When @apply is a bad idea
- One-off styling: if the pattern appears once, keep utilities inline.
- Highly dynamic states: many variants and states often belong in a component layer.
- Rebuilding semantic CSS: creating dozens of classes to avoid writing utilities defeats Tailwind’s clarity.
Basic example
@layer components {
.ui-card {
@apply rounded-lg border border-slate-200 bg-white shadow-sm;
}
.ui-card-header {
@apply px-5 pt-5 pb-3 border-b border-slate-100;
}
.ui-card-body {
@apply px-5 py-4;
}
}
Use layers correctly
Always place @apply rules inside the correct layer. This ensures predictable ordering and avoids specificity fights.
- @layer base: element defaults and global resets.

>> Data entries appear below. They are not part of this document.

This design comes from an exercise in tuning for a short achievable clock period and few clock cycles per item on the open sky130 flow, not from production work. The RTL was checked by simulation tests, not by an equivalence proof against the original design. Power is estimated from default activity; no workload was simulated.

### design/flow/design.v
package pcie_app_pkg;
  localparam int DATA_W      = 64;
  localparam int KEEP_W      = DATA_W / 8;
  localparam int REG_ADDR_W  = 10;
  localparam int USER_ADDR_W = 9;
  localparam logic [31:0] DESIGN_ID = 32'hA5E0_0101;
  localparam logic [7:0] FMT_TYPE_MRD32 = 8'h00;
  localparam logic [7:0] FMT_TYPE_MWR32 = 8'h40;
  localparam logic [7:0] FMT_TYPE_CPLD  = 8'h4A;
  typedef union packed {
    struct packed {
      logic [15:0] rid;
      logic [7:0]  tag;
      logic [3:0]  last_be;
      logic [3:0]  first_be;
      logic [7:0]  fmt_type;
      logic        rsvd0;
      logic [2:0]  tc;
      logic [3:0]  rsvd1;
      logic        td;
      logic        ep;
      logic [1:0]  attr;
      logic [1:0]  rsvd2;
      logic [9:0]  length;
    } hdr;
    struct packed {
      logic [31:0] data;
      logic [29:0] addr;
      logic [1:0]  addr_rsvd;
    } ad;
  } tlp_beat_u;
endpackage
`timescale 1ns/100ps
import pcie_app_pkg::*;
module pcie_rx_engine
#(
  parameter int CQ_N = 8
)
(
  input  logic                  pcie_core_clk_i,
  input  logic                  rst_n_i,
  input  logic [DATA_W-1:0]     m_axis_rx_tdata_i,
  input  logic                  m_axis_rx_tlast_i,
  input  logic                  m_axis_rx_tvalid_i,
  output logic                  m_axis_rx_tready_o,
  input  logic                  space_ok_i,
  output logic                  addr_phase_o,
  output logic                  push_o,
  output logic                  cur_wr_o,
  output logic [REG_ADDR_W-1:0] cur_addr_o,
  output logic [31:0]           cur_data_o,
  output logic [2:0]            hdr_tc_o,
  output logic [1:0]            hdr_attr_o,
  output logic [15:0]           hdr_rid_o,
  output logic [7:0]            hdr_tag_o,
  input  logic [CQ_N-1:0]       cur_slot_i,
  output logic                  req_rd_o,
  output logic [15:1]           req_we_o,
  output logic [15:0]           req_sel_o,
  output logic [15:0]           req_nsel_o,
  output logic [31:0]           req_data_o,
  output logic [CQ_N-1:0]       req_slot_o,
  input  logic [15:1]           written_i
);
  localparam logic [1:0] ST_HDR     = 2'd0;
  localparam logic [1:0] ST_ADDR    = 2'd1;
  localparam logic [1:0] ST_DISCARD = 2'd2;
  logic [1:0]  state_q;
  logic        tready_q;
  logic        ntready_q;
  logic        beat_ok;
  logic        hdr_supported;
  logic        hdr_wr_q;
  logic [15:0] sel;
  pcie_app_pkg::tlp_beat_u beat;
  function automatic logic [31:0] dw_swap(input logic [31:0] dw);
    dw_swap = {dw[7:0], dw[15:8], dw[23:16], dw[31:24]};
  endfunction
  assign beat    = m_axis_rx_tdata_i;
  assign beat_ok = m_axis_rx_tvalid_i && !ntready_q;
  assign m_axis_rx_tready_o = tready_q;
  assign hdr_supported = ((beat.hdr.fmt_type == FMT_TYPE_MRD32) ||
                          (beat.hdr.fmt_type == FMT_TYPE_MWR32)) &&
                         (beat.hdr.length == 10'd1);
  assign addr_phase_o = (state_q == ST_ADDR);
  assign push_o       = beat_ok && addr_phase_o;
  assign cur_wr_o     = hdr_wr_q;
  assign cur_addr_o   = beat.ad.addr[REG_ADDR_W-1:0];
  assign cur_data_o   = dw_swap(beat.ad.data);
  always_comb
    for (int i = 0; i < 16; i++)
      sel[i] = (cur_addr_o == REG_ADDR_W'(i));
  always_ff @(posedge pcie_core_clk_i or negedge rst_n_i)
  begin
    if (!rst_n_i)
    begin
      state_q  <= ST_HDR;
      req_rd_o <= 1'b0;
      req_we_o <= '0;
    end
    else
    begin
      req_rd_o <= push_o && !hdr_wr_q && !cur_addr_o[REG_ADDR_W-1];
      req_we_o <= (push_o && hdr_wr_q) ? sel[15:1] : '0;
      if (beat_ok)
      begin
        case (state_q)
          ST_HDR:
            if (!m_axis_rx_tlast_i)
              state_q <= hdr_supported ? ST_ADDR : ST_DISCARD;
          ST_ADDR:
            state_q <= ST_HDR;
          default:
            if (m_axis_rx_tlast_i)
              state_q <= ST_HDR;
        endcase
      end
    end
  end
  always_ff @(posedge pcie_core_clk_i)
  begin
    tready_q  <= space_ok_i;
    ntready_q <= !space_ok_i;
    if (state_q == ST_HDR)
    begin
      hdr_wr_q   <= beat.hdr.fmt_type[6];
      hdr_tc_o   <= beat.hdr.tc;
      hdr_attr_o <= beat.hdr.attr;
      hdr_rid_o  <= beat.hdr.rid;
      hdr_tag_o  <= beat.hdr.tag;
    end
    if (state_q == ST_ADDR)
    begin
      req_data_o <= cur_data_o;
      req_slot_o <= cur_slot_i;
      req_sel_o  <= sel & {written_i | req_we_o, 1'b1};
      req_nsel_o <= ~(sel & {written_i | req_we_o, 1'b1});
    end
  end
endmodule
`timescale 1ns/100ps
import pcie_app_pkg::*;
module pcie_reg_file
#(
  parameter int NUM_REGS = 16,
  parameter int UQ_N     = 4,
  parameter int CQ_N     = 8
)
(
  input  logic                   pcie_core_clk_i,
  input  logic                   rst_n_i,
  input  logic                   push_i,
  input  logic                   cur_wr_i,
  input  logic [REG_ADDR_W-1:0]  cur_addr_i,
  input  logic [31:0]            cur_data_i,
  input  logic [CQ_N-1:0]        cur_slot_i,
  input  logic [15:1]            req_we_i,
  input  logic [15:0]            req_sel_i,
  input  logic [15:0]            req_nsel_i,
  input  logic [31:0]            req_data_i,
  output logic [31:0]            local_rdata_o,
  output logic [NUM_REGS-1:1]    written_o,
  output logic                   uq_space_ok_o,
  output logic [CQ_N-1:0]        uret_slot_o,
  output logic [31:0]            uret_data_o,
  output logic [USER_ADDR_W-1:0] user_addr_o,
  output logic [31:0]            user_data_o,
  output logic                   user_wr_req_o,
  input  logic [31:0]            user_data_i,
  input  logic                   user_rd_ack_i,
  output logic                   user_rd_req_o
);
  logic [31:0]           regs_q [1:NUM_REGS-1];
  logic [NUM_REGS-1:1]   written_q;
  assign written_o = written_q;
  always_comb
  begin
    local_rdata_o[15:0]  = req_sel_i[0] ? DESIGN_ID[15:0] : '0;
    local_rdata_o[31:16] = !req_nsel_i[0] ? DESIGN_ID[31:16] : '0;
    for (int i = 1; i < NUM_REGS; i++)
    begin
      local_rdata_o[15:0]  = local_rdata_o[15:0]  | (regs_q[i][15:0]  & {16{req_sel_i[i]}});
      local_rdata_o[31:16] = local_rdata_o[31:16] | (regs_q[i][31:16] & {16{!req_nsel_i[i]}});
    end
  end
  always_ff @(posedge pcie_core_clk_i or negedge rst_n_i)
  begin
    if (!rst_n_i)
      written_q <= '0;
    else
      written_q <= written_q | req_we_i[NUM_REGS-1:1];
  end
  always_ff @(posedge pcie_core_clk_i)
  begin
    for (int i = 1; i < NUM_REGS; i++)
      if (req_we_i[i])
        regs_q[i] <= req_data_i;
  end
  logic              uq_rd   [UQ_N];
  logic [8:0]        uq_addr [UQ_N];
  logic [31:0]       uq_data [UQ_N];
  logic [CQ_N-1:0]   uq_slot [UQ_N];
  logic [UQ_N-1:0]   uq_v;
  logic [UQ_N-1:0]   uq_wp;
  logic [UQ_N-1:0]   uq_rp;
  logic [UQ_N-1:0]   uq_nx;
  logic              uq_push;
  logic              uq_pop;
  logic              rd_wait;
  logic [UQ_N-1:0]   sel;
  logic              sel_v;
  logic              sel_rd;
  logic [8:0]        sel_addr;
  logic [31:0]       sel_data;
  logic [CQ_N-1:0]   head_slot;
  logic              wr_d;
  logic              rd_d;
  logic              nwr_q;
  logic              nrd_q;
  assign uq_push = push_i && cur_addr_i[REG_ADDR_W-1];
  assign uq_nx   = {uq_rp[UQ_N-2:0], uq_rp[UQ_N-1]};
  assign uq_pop  = !nwr_q || (!nrd_q && user_rd_ack_i);
  assign rd_wait = !nrd_q && !user_rd_ack_i;
  assign sel     = uq_pop ? uq_nx : uq_rp;
  assign uq_space_ok_o = !(|(uq_v & uq_wp));
  always_comb
  begin
    sel_v     = 1'b0;
    sel_rd    = 1'b0;
    sel_addr  = '0;
    sel_data  = '0;
    head_slot = '0;
    for (int i = 0; i < UQ_N; i++)
    begin
      sel_v     = sel_v     | (uq_v[i] & sel[i]);
      sel_rd    = sel_rd    | (uq_rd[i] & sel[i]);
      sel_addr  = sel_addr  | (uq_addr[i] & {9{sel[i]}});
      sel_data  = sel_data  | (uq_data[i] & {32{sel[i]}});
      head_slot = head_slot | (uq_slot[i] & {CQ_N{uq_rp[i]}});
    end
  end
  always_ff @(posedge pcie_core_clk_i)
  begin
    for (int i = 0; i < UQ_N; i++)
      if (uq_wp[i] && !uq_v[i])
      begin
        uq_rd[i]   <= !cur_wr_i;
        uq_addr[i] <= cur_addr_i[8:0];
        uq_data[i] <= cur_data_i;
        uq_slot[i] <= cur_slot_i;
      end
  end
  always_ff @(posedge pcie_core_clk_i or negedge rst_n_i)
  begin
    if (!rst_n_i)
    begin
      uq_wp <= UQ_N'(1);
      uq_rp <= UQ_N'(1);
      uq_v  <= '0;
    end
    else
    begin
      if (uq_push)
        uq_wp <= {uq_wp[UQ_N-2:0], uq_wp[UQ_N-1]};
      if (uq_pop)
        uq_rp <= uq_nx;
      uq_v <= (uq_v & ~(uq_rp & {UQ_N{uq_pop}})) | (uq_wp & {UQ_N{uq_push}});
    end
  end
  assign uret_slot_o = head_slot & {CQ_N{!nrd_q && user_rd_ack_i}};
  assign uret_data_o = user_data_i;
  assign wr_d = !rd_wait && sel_v && !sel_rd;
  assign rd_d = rd_wait || (sel_v && sel_rd);
  always_ff @(posedge pcie_core_clk_i or negedge rst_n_i)
  begin
    if (!rst_n_i)
    begin
      user_wr_req_o <= 1'b0;
      user_rd_req_o <= 1'b0;
      nwr_q         <= 1'b1;
      nrd_q         <= 1'b1;
    end
    else
    begin
      user_wr_req_o <= wr_d;
      user_rd_req_o <= rd_d;
      nwr_q         <= !wr_d;
      nrd_q         <= !rd_d;
    end
  end
  always_ff @(posedge pcie_core_clk_i)
  begin
    user_addr_o <= sel_addr;
    user_data_o <= sel_data;
  end
endmodule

- @layer components: stable component primitives.
- @layer utilities: custom utilities that behave like Tailwind utilities.
Keep specificity low
Prefer single-class selectors like .ui-button instead of nested selectors. Tailwind’s utility approach works best when specificity remains low and predictable.
Variant patterns without overgrowth
If you need variants, keep the API tight. Two or three variants often cover most use cases. If variants multiply, move the logic to a component layer.
@layer components {
.ui-btn {
@apply inline-flex items-center justify-center gap-2 rounded-md px-4 py-2 text-sm font-medium transition;
@apply focus:outline-none focus:ring-2 focus:ring-offset-2;
}
.ui-btn-primary {
@apply bg-brand-600 text-white hover:bg-brand-700 focus:ring-brand-500;
}
.ui-btn-ghost {
@apply bg-transparent text-slate-900 hover:bg-slate-100 focus:ring-slate-300;
}
}
Tokens first, then @apply
@apply should consume your design tokens, not replace them. If you are using semantic color names and tokenized scales, keep your component rules aligned with those tokens. This preserves long-term flexibility.
Performance considerations
@apply does not automatically bloat CSS, but uncontrolled class extraction can produce large component layers. Keep your component set small and audit output size regularly.
Production checklist
- Is this pattern repeated enough to justify extraction?
- Is it stable and unlikely to change frequently?
- Is the selector simple and low-specificity?
- Are tokens and focus states consistent across the system?
- Would a template component be clearer than CSS extraction?